For all the hullabaloo about being the most controversial film in years (and forgive me for even using the term “hullabaloo”), I can’t help but feel a smidgen of disappointment about the final product. The Passion is aptly passionate and full of striking images, beautiful photography and production values, and stirring performances all set to a rousing score. But what makes The Passion disappointing to me is the characters. You see, Mel Gibson’s epic does not devote any time to fleshing out the central characters. They are merely ciphers and the audience is expected to plug their feelings and opinions into these walking, bleeding symbols to give them life. Now, you could argue this is what religion is all about, but as far as a movie’s story goes it is weak. The Passion turns into a well-meaning and slick spectacle where character is not an issue. And as a spectacle The Passion is first-rate; the production is amazing and the violence is graphic and gasp-inducing. Do I think the majority of people will leave the theater moved and satisfied? Yes I do. But I can’t stop this nagging concern that The Passion was devoid of character and tried covering it up with enough violence to possibly twist its message into a Sunday school snuff film.
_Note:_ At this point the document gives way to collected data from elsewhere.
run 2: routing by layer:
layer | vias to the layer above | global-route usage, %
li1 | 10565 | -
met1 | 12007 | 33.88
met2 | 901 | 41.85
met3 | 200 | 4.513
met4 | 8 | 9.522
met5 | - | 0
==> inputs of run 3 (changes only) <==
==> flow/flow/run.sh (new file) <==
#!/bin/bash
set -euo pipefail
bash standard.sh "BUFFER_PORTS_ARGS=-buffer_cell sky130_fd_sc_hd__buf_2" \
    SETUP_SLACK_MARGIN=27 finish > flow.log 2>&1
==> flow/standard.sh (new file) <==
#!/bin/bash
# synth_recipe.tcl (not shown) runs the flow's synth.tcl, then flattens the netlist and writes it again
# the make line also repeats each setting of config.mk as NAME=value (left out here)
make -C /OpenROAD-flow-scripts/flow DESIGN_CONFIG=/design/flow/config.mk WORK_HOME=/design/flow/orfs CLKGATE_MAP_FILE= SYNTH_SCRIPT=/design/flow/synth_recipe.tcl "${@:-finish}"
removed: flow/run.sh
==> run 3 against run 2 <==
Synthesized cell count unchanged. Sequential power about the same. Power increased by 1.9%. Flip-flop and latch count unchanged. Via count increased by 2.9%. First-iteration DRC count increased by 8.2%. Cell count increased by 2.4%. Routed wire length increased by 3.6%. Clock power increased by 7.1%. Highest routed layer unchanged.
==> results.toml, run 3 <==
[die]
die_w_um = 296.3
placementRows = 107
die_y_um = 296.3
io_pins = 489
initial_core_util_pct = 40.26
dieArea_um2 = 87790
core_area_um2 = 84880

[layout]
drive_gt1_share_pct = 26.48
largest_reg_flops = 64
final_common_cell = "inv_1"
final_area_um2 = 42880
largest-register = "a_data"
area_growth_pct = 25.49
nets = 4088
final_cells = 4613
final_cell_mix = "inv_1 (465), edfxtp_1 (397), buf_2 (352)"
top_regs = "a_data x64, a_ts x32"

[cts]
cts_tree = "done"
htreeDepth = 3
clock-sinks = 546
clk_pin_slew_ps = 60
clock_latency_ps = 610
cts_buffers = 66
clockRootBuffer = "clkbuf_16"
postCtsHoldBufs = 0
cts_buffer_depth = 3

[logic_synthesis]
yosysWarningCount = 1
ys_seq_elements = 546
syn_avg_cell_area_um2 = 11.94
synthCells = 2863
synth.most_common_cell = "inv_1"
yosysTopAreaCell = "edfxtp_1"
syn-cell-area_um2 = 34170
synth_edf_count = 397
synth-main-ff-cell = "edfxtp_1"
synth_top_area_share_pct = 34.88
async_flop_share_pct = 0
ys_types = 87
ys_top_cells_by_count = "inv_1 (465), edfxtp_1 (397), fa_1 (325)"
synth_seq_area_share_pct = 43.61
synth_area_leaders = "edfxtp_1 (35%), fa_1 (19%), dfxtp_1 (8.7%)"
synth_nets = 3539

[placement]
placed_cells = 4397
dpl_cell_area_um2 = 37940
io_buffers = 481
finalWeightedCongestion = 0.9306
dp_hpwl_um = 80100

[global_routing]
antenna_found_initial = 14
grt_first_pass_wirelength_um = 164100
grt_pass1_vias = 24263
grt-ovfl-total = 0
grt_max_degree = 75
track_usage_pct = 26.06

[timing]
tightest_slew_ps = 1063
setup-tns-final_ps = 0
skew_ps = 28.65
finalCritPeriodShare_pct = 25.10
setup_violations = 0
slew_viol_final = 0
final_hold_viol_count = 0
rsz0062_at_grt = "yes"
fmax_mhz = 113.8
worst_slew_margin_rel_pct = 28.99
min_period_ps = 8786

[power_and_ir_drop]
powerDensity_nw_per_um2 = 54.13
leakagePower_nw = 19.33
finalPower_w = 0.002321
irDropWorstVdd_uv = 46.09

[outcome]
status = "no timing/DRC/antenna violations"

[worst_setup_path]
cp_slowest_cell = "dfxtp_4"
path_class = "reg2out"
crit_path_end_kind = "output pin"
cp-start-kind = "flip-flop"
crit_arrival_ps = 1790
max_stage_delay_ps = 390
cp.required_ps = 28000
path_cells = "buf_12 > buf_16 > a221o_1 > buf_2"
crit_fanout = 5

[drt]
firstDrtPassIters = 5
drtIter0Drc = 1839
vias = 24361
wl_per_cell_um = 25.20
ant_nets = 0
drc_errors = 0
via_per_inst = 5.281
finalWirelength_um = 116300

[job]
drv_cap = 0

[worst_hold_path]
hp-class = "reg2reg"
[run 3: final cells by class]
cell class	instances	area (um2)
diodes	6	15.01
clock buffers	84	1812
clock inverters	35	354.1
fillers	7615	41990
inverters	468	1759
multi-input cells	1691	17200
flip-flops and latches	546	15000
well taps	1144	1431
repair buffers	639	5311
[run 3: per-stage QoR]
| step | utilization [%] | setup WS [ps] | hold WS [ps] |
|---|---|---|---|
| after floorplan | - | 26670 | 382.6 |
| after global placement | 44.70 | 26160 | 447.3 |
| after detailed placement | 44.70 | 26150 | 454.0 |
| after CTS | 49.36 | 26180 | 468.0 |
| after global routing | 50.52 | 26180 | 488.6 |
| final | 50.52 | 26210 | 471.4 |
For my money, the best Biblical film is Martin Scorsese’s 1987 The Last Temptation of Christ (also a film mired in controversy). Last Temptation, unlike Gibson’s spectacle, was all about Jesus as a character and not simply as a physical martyr. Scorsese’s film dealt with a Christ consumed by doubt and fear and the frailties of being human. But the best part is the final 20 minutes when Jesus is tempted, by Satan, to step down from the cross and live out a normal life. Jesus walks away from the cross, marries Mary Magdalene, fathers children (this is where the controversy stemmed from but they were married) and dies at an old age. Jesus is then confronted by his aging apostles who chastise him for not living up to what he was supposed to do to save mankind. Jesus wakes up from the illusion and fulfills his mission and dies on the cross. Now, with the story of Last Temptation an audience has a greater appreciation for the sacrifice of Jesus because they witness his fears and they witness the normal life he forgoes to die for man’s sins. There is a sense of gravity about what Jesus is sacrificing.
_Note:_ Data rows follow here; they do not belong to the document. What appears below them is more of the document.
From an optimization exercise on the open Yosys and OpenROAD flow, aimed at small area, a short achievable clock period and few clock cycles per item; shortcuts taken in it are not production practice.
The RTL of this run was laid out without a check of its function.
Power is estimated from default activity; no workload was simulated.

[flow/design.v]
module bcu #(
    parameter CAP = 32                   
) (
    input  wire         clk,
    input  wire         rst,             
    input  wire         cmd_valid,
    output wire         cmd_ready,
    input  wire [127:0] cmd,
    output wire         rsp_valid,
    input  wire         rsp_ready,
    output wire [127:0] rsp
);
    localparam LW = $clog2(CAP + 1);     
    localparam BW = $clog2(CAP);         
    localparam OP_CLASSIFY = 8'h01, OP_WIDTHOF = 8'h02, OP_RDF   = 8'h03, OP_WRF   = 8'h04,
               OP_DEC1     = 8'h05, OP_ENC1    = 8'h06, OP_SETPOS = 8'h07, OP_GETST = 8'h08,
               OP_GETENT   = 8'h09, OP_CLR     = 8'h0A, OP_BPUSH  = 8'h0B, OP_BPAD  = 8'h0C,
               OP_BGET     = 8'h0D;
    localparam F_INVALID_ID = 8'd1, F_VALUE_RANGE = 8'd2, F_TRUNCATED = 8'd3, F_RESERVED_SIZE = 8'd4,
               F_WIDTH_RANGE = 8'd5, F_OVERFLOW = 8'd6, F_ILLEGAL = 8'd7, F_ADDR_RANGE = 8'd8;
    localparam S_IDLE = 2'd0, S_EXEC = 2'd1, S_RSP = 2'd2;
    reg [8*CAP-1:0] mem;                 
    reg [LW-1:0]    len;                 
    reg [31:0]      pos;                 
    reg [7:0]       ent_id;
    reg [2:0]       ent_size;
    reg [31:0]      ent_value;
    reg [5:0]       ent_tlen;
    reg             ent_valid;
    reg [1:0]       state;
    reg [1:0]       step;                
    reg [127:0]     cq;                  
    reg [127:0]     rq;                  
    reg [7:0]       t_id;                
    reg [2:0]       t_sz;                
    assign cmd_ready = (state == S_IDLE);
    assign rsp_valid = (state == S_RSP);
    assign rsp       = rq;
    wire [7:0]  c_op   = cq[7:0];
    wire [15:0] c_a    = cq[23:8];
    wire [31:0] c_off  = cq[55:24];
    wire [7:0]  c_rsv  = cq[63:56];
    wire [63:0] c_data = cq[127:64];
    function [5:0] width_of;             
        input [2:0] c;
        case (c)
            3'd0: width_of = 6'd0;
            3'd1: width_of = 6'd1;
            3'd2: width_of = 6'd2;
            3'd3: width_of = 6'd4;
            3'd4: width_of = 6'd8;
            3'd5: width_of = 6'd16;
            default: width_of = 6'd32;
        endcase
    endfunction
    function [2:0] classify;             
        input [31:0] v;
        if (v == 32'd0)              classify = 3'd0;
        else if (v < 32'd2)          classify = 3'd1;
        else if (v < 32'd4)          classify = 3'd2;
        else if (v < 32'd16)         classify = 3'd3;
        else if (v < 32'd256)        classify = 3'd4;
        else if (v < 32'd65536)      classify = 3'd5;
        else                         classify = 3'd6;
    endfunction
    function [127:0] mk_rsp;
        input [7:0]  status;
        input [7:0]  id;
        input [2:0]  size;
        input [5:0]  tlen;
        input        valid;
        input [31:0] off;
        input [63:0] data;
        mk_rsp = {data, off, valid, 1'b0, tlen, 5'b0, size, id, status};
    endfunction
    function [127:0] mk_fault;
        input [7:0]  code;
        input [31:0] info;
        mk_fault = {64'd0, info, 24'd0, code};
    endfunction
    reg  [32:0] wu_off;                  
    reg  [5:0]  wu_w;                    
    reg  [55:0] wu_v;                    
    wire [29:0] wu_b    = wu_off[32:3];          
    wire [2:0]  wu_s    = wu_off[2:0];           
    wire [30:0] wu_need = {1'b0, wu_b} + 31'd8;  
    wire        wu_rd_ok = (wu_need <= {{(31-LW){1'b0}}, len});
    wire [30:0] wu_gap   = wu_need - {{(31-LW){1'b0}}, len};
    wire [31:0] wu_grown = wu_rd_ok ? {{(32-LW){1'b0}}, len}
                                    : {{(32-LW){1'b0}}, len} + {1'b0, (wu_gap + 31'd7) & ~31'd7};
    wire        wu_ovf   = (wu_grown > CAP);
    wire [BW-1:0]   wu_bi  = wu_b[BW-1:0];
    wire [8*CAP-1:0] wu_sh = mem >> {wu_bi, 3'b000};
    wire [63:0]     wu_win = wu_sh[63:0];
    wire [63:0] wu_mask  = ((64'd1 << wu_w) - 64'd1);
    wire [63:0] wu_field = (wu_win >> wu_s) & wu_mask;
    wire [63:0] wu_nwin  = (wu_win & ~(wu_mask << wu_s)) | ({8'd0, wu_v} << wu_s);
    wire [8*CAP-1:0] wu_bmask = {{(8*CAP-64){1'b0}}, 64'hFFFF_FFFF_FFFF_FFFF} << {wu_bi, 3'b000};
    wire [8*CAP-1:0] wu_bdata = {{(8*CAP-64){1'b0}}, wu_nwin} << {wu_bi, 3'b000};
    wire [8*CAP-1:0] wu_mem   = (mem & ~wu_bmask) | wu_bdata;
    reg legal;
    always @* begin
        case (c_op)
            OP_CLASSIFY: legal = (c_a == 16'd0) && (c_off == 32'd0);
            OP_WIDTHOF:  legal = (c_off == 32'd0) && (c_data == 64'd0);
            OP_RDF:      legal = (c_data == 64'd0);
            OP_WRF:      legal = 1'b1;
            OP_DEC1:     legal = (c_a == 16'd0) && (c_off == 32'd0) && (c_data == 64'd0);
            OP_ENC1:     legal = (c_off == 32'd0);
            OP_SETPOS:   legal = (c_a == 16'd0) && (c_data == 64'd0);
            OP_GETST:    legal = (c_a == 16'd0) && (c_off == 32'd0) && (c_data == 64'd0);
            OP_GETENT:   legal = (c_a == 16'd0) && (c_off == 32'd0) && (c_data == 64'd0);
            OP_CLR:      legal = (c_off == 32'd0) && (c_data == 64'd0);
            OP_BPUSH:    legal = (c_off == 32'd0) && (c_data == 64'd0);
            OP_BPAD:     legal = (c_off == 32'd0) && (c_data == 64'd0);
            OP_BGET:     legal = (c_a == 16'd0) && (c_data == 64'd0);
            default:     legal = 1'b0;
        endcase
        if (c_rsv != 8'd0) legal = 1'b0;
    end
    wire [2:0]  enc_c   = classify(c_data[31:0]);
    wire [5:0]  enc_w   = width_of(enc_c);
    wire [5:0]  dec_w   = width_of(t_sz);
    wire [31:0] cls_len = {{(32-LW){1'b0}}, len};
    reg             x_done;              
    reg [127:0]     x_rsp;
    reg [8*CAP-1:0] x_mem;
    reg [LW-1:0]    x_len;
    reg [31:0]      x_pos;
    reg             x_ent_we;            
    reg [7:0]       x_ent_id;
    reg [2:0]       x_ent_size;
    reg [31:0]      x_ent_value;
    reg [5:0]       x_ent_tlen;
    reg             x_ent_valid;
    always @* begin
        x_done      = 1'b1;
        x_rsp       = 128'd0;
        x_mem       = mem;
        x_len       = len;
        x_pos       = pos;
        x_ent_we    = 1'b0;
        x_ent_id    = 8'd0;
        x_ent_size  = 3'd0;
        x_ent_value = 32'd0;
        x_ent_tlen  = 6'd11;
        x_ent_valid = 1'b0;
        wu_off      = 33'd0;
        wu_w        = 6'd0;
        wu_v        = 56'd0;
        if (!legal) begin
            x_rsp = mk_fault(F_ILLEGAL, 32'd0);
        end else begin
            case (c_op)
            OP_CLASSIFY: begin
                if (c_data[63:32] != 32'd0)
                    x_rsp = mk_fault(F_VALUE_RANGE, 32'd0);
                else
                    x_rsp = mk_rsp(8'd0, 8'd0, enc_c, 6'd11 + enc_w, 1'b0, 32'd0, {58'd0, enc_w});
            end
            OP_WIDTHOF: begin
                if (c_a >= 16'd7)
                    x_rsp = mk_fault(F_RESERVED_SIZE, {16'd0, c_a});
                else
                    x_rsp = mk_rsp(8'd0, 8'd0, c_a[2:0], 6'd11 + width_of(c_a[2:0]), 1'b0, 32'd0,
                                   {58'd0, width_of(c_a[2:0])});
            end
            OP_RDF: begin
                wu_off = {1'b0, c_off};
                wu_w   = c_a[5:0];
                if (c_a > 16'd56)
                    x_rsp = mk_fault(F_WIDTH_RANGE, {16'd0, c_a});
                else if (!wu_rd_ok)
                    x_rsp = mk_fault(F_TRUNCATED, c_off);
                else
                    x_rsp = mk_rsp(8'd0, 8'd0, 3'd0, 6'd0, 1'b0, 32'd0, wu_field);
            end
            OP_WRF: begin
                wu_off = {1'b0, c_off};
                wu_w   = c_a[5:0];
                wu_v   = c_data[55:0];
                if (c_a > 16'd56)
                    x_rsp = mk_fault(F_WIDTH_RANGE, {16'd0, c_a});
                else if ((c_data >> c_a[5:0]) != 64'd0)
                    x_rsp = mk_fault(F_VALUE_RANGE, 32'd0);
                else if (wu_ovf)
                    x_rsp = mk_fault(F_OVERFLOW, c_off);
                else begin
                    x_mem = wu_mem;
                    x_len = wu_grown[LW-1:0];
                    x_rsp = mk_rsp(8'd0, 8'd0, 3'd0, 6'd0, 1'b0, 32'd0, 64'd0);
                end
            end
            OP_DEC1: begin
                case (step)
                2'd0: begin                      
                    wu_off = {1'b0, pos};
                    wu_w   = 6'd8;
                    if (!wu_rd_ok)
                        x_rsp = mk_fault(F_TRUNCATED, pos);
                    else if (wu_field[7:0] == 8'd0) begin
                        x_ent_we = 1'b1;         
                        x_rsp = mk_rsp(8'd0, 8'd0, 3'd0, 6'd11, 1'b0, pos + 32'd11, 64'd0);
                    end else
                        x_done = 1'b0;
                end
                2'd1: begin                      
                    wu_off = {1'b0, pos} + 33'd8;
                    wu_w   = 6'd3;
                    if (!wu_rd_ok)
                        x_rsp = mk_fault(F_TRUNCATED, pos + 32'd8);
                    else if (wu_field[2:0] == 3'd7)
                        x_rsp = mk_fault(F_RESERVED_SIZE, pos + 32'd8);
                    else
                        x_done = 1'b0;
                end
                default: begin                   
                    wu_off = {1'b0, pos} + 33'd11;
                    wu_w   = dec_w;
                    if (!wu_rd_ok)
                        x_rsp = mk_fault(F_TRUNCATED, pos + 32'd11);
                    else begin
                        x_ent_we    = 1'b1;
                        x_ent_id    = t_id;
                        x_ent_size  = t_sz;
                        x_ent_value = wu_field[31:0];
                        x_ent_tlen  = 6'd11 + dec_w;
                        x_ent_valid = 1'b1;
                        x_pos       = pos + {26'd0, 6'd11 + dec_w};
                        x_rsp = mk_rsp(8'd0, t_id, t_sz, 6'd11 + dec_w, 1'b1, x_pos,
                                       {32'd0, wu_field[31:0]});
                    end
                end
                endcase
            end
            OP_ENC1: begin
                case (step)
                2'd0: begin                      
                    wu_off = {1'b0, pos} + 33'd11;
                    if (c_a == 16'd0 || c_a > 16'd255)
                        x_rsp = mk_fault(F_INVALID_ID, {16'd0, c_a});
                    else if (c_data[63:32] != 32'd0)
                        x_rsp = mk_fault(F_VALUE_RANGE, 32'd0);
                    else if (wu_ovf)
                        x_rsp = mk_fault(F_OVERFLOW, pos);
                    else
                        x_done = 1'b0;
                end
                2'd1: begin                      
                    wu_off = {1'b0, pos};
                    wu_w   = 6'd8;
                    wu_v   = {48'd0, c_a[7:0]};
                    x_mem  = wu_mem;
                    x_len  = wu_grown[LW-1:0];
                    x_done = 1'b0;
                end
                2'd2: begin                      
                    wu_off = {1'b0, pos} + 33'd8;
                    wu_w   = 6'd3;
                    wu_v   = {53'd0, enc_c};
                    x_mem  = wu_mem;
                    x_len  = wu_grown[LW-1:0];
                    x_done = 1'b0;
                end
                default: begin                   
                    wu_off = {1'b0, pos} + 33'd11;
                    wu_w   = enc_w;
                    wu_v   = {24'd0, c_data[31:0]};
                    x_mem  = wu_mem;
                    x_len  = wu_grown[LW-1:0];
                    x_ent_we    = 1'b1;
                    x_ent_id    = c_a[7:0];
                    x_ent_size  = enc_c;
                    x_ent_value = c_data[31:0];
                    x_ent_tlen  = 6'd11 + enc_w;
                    x_ent_valid = 1'b1;
                    x_pos       = pos + {26'd0, 6'd11 + enc_w};
                    x_rsp = mk_rsp(8'd0, c_a[7:0], enc_c, 6'd11 + enc_w, 1'b1, x_pos,
                                   {32'd0, c_data[31:0]});
                end
                endcase
            end
            OP_SETPOS: begin
                x_pos = c_off;
                x_rsp = mk_rsp(8'd0, 8'd0, 3'd0, 6'd0, 1'b0, 32'd0, 64'd0);
            end
            OP_GETST: begin
                x_rsp = mk_rsp(8'd0, 8'd0, 3'd0, 6'd0, 1'b0, pos, {32'd0, cls_len});
            end
            OP_GETENT: begin
                x_rsp = mk_rsp(8'd0, ent_id, ent_size, ent_tlen, ent_valid, 32'd0, {32'd0, ent_value});
            end
            OP_CLR: begin
                if (c_a > CAP)
                    x_rsp = mk_fault(F_OVERFLOW, 32'd0);
                else begin
                    x_mem    = {(8*CAP){1'b0}};
                    x_len    = c_a[LW-1:0];
                    x_pos    = 32'd0;
                    x_ent_we = 1'b1;
                    x_rsp = mk_rsp(8'd0, 8'd0, 3'd0, 6'd0, 1'b0, 32'd0, 64'd0);
                end
            end
            OP_BPUSH: begin
                if (c_a > 16'd255)
                    x_rsp = mk_fault(F_VALUE_RANGE, 32'd0);
                else if (len == CAP)
                    x_rsp = mk_fault(F_OVERFLOW, 32'd0);
                else begin
                    x_mem[8*len[BW-1:0] +: 8] = c_a[7:0];
                    x_len = len + 1'b1;
                    x_rsp = mk_rsp(8'd0, 8'd0, 3'd0, 6'd0, 1'b0, 32'd0, 64'd0);
                end
            end
            OP_BPAD: begin
                if (cls_len + {16'd0, c_a} > CAP)
                    x_rsp = mk_fault(F_OVERFLOW, 32'd0);
                else begin
                    x_len = len + c_a[LW-1:0];   
                    x_rsp = mk_rsp(8'd0, 8'd0, 3'd0, 6'd0, 1'b0, 32'd0, 64'd0);
                end
            end
            OP_BGET: begin
                if (c_off >= cls_len)
                    x_rsp = mk_fault(F_ADDR_RANGE, c_off);
                else
                    x_rsp = mk_rsp(8'd0, 8'd0, 3'd0, 6'd0, 1'b0, 32'd0,
                                   {56'd0, mem[8*c_off[BW-1:0] +: 8]});
            end
            default: x_rsp = mk_fault(F_ILLEGAL, 32'd0);
            endcase
        end
    end
    always @(posedge clk) begin
        if (rst) begin
            state     <= S_IDLE;
            step      <= 2'd0;
            mem       <= {(8*CAP){1'b0}};
            len       <= 8;
            pos       <= 32'd0;
            ent_id    <= 8'd0;
            ent_size  <= 3'd0;
            ent_value <= 32'd0;
            ent_tlen  <= 6'd11;
            ent_valid <= 1'b0;
        end else begin
            case (state)
            S_IDLE: begin
                if (cmd_valid) begin
                    cq    <= cmd;
                    step  <= 2'd0;
                    state <= S_EXEC;
                end
            end
            S_EXEC: begin
                mem <= x_mem;
                len <= x_len;
                pos <= x_pos;
                if (x_ent_we) begin
                    ent_id    <= x_ent_id;
                    ent_size  <= x_ent_size;
                    ent_value <= x_ent_value;
                    ent_tlen  <= x_ent_tlen;
                    ent_valid <= x_ent_valid;
                end
                if (step == 2'd0) t_id <= wu_field[7:0];
                if (step == 2'd1) t_sz <= wu_field[2:0];
                if (x_done) begin
                    rq    <= x_rsp;
                    state <= S_RSP;
                end else begin
                    step  <= step + 2'd1;
                end
            end
            S_RSP: begin
                if (rsp_ready) state <= S_IDLE;
            end
            default: state <= S_IDLE;
            endcase
        end
    end
endmodule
With The Passion Gibson figures if he can build a sense of grand sacrifice by gruesomely portraying the tortures Jesus endured. Even if it is Jesus, and this may sound blasphemous, torturing a character to create sympathy and likeability is the weakest writing trick you can do. Yes Jesus suffered a lot, yes we should all be horrified and grateful, and yes people will likely be moved at the unrelenting violence he endured, but in regards to telling a story, I cannot feel as much for characters whose only characterization is their suffering. Sure, The Passion flashes back to some happier moments of Jesus’ life, which I like to call the Jesus Greatest Hits collection, but the movie does not show us who Jesus was, what he felt (beyond agonizing pain) or the turmoil he went through in finally deciding to give up his own life for people that despised him. The Passion is not about character but about spectacle.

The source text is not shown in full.